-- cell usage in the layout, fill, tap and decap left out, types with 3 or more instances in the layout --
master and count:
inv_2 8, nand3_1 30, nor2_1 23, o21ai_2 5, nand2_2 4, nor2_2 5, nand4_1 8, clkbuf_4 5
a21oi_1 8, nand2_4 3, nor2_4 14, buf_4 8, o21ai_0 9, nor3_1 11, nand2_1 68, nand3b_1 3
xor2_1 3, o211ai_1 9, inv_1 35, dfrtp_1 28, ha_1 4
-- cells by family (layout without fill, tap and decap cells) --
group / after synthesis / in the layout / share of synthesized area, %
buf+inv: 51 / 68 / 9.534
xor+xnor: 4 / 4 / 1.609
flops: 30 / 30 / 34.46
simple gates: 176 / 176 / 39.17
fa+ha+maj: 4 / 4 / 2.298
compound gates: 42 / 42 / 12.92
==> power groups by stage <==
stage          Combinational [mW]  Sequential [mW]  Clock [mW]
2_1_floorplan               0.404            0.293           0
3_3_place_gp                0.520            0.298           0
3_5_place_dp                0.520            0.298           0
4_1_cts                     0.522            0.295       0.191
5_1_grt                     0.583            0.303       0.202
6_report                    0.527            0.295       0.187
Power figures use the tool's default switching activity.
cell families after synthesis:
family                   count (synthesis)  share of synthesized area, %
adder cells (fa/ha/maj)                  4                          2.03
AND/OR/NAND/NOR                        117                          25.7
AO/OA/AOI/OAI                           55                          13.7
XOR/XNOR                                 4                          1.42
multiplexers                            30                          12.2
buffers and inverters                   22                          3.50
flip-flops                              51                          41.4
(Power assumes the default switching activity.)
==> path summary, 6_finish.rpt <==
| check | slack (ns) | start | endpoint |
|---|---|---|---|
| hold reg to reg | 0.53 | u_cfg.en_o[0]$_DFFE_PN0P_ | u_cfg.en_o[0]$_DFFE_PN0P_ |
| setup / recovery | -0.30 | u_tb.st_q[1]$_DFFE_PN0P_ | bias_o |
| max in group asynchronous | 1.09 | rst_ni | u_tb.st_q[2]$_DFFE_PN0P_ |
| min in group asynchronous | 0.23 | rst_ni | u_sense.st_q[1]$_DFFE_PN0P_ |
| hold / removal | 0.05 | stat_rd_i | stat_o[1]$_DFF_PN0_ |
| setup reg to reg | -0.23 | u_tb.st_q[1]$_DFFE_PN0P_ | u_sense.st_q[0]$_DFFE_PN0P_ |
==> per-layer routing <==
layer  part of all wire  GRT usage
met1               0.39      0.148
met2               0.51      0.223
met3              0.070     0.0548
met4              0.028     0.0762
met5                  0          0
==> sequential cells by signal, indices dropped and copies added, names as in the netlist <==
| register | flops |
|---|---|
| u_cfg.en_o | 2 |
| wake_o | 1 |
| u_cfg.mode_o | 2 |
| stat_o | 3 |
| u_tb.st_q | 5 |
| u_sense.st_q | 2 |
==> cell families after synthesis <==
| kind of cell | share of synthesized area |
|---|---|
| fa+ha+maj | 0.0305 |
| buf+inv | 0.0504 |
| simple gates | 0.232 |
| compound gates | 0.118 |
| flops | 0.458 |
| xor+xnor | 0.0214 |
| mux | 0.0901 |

============================================================

[What the exercise asks]:
Determine how many lines of the records above contain the word "family", and report only that number.

[Answer box]:
2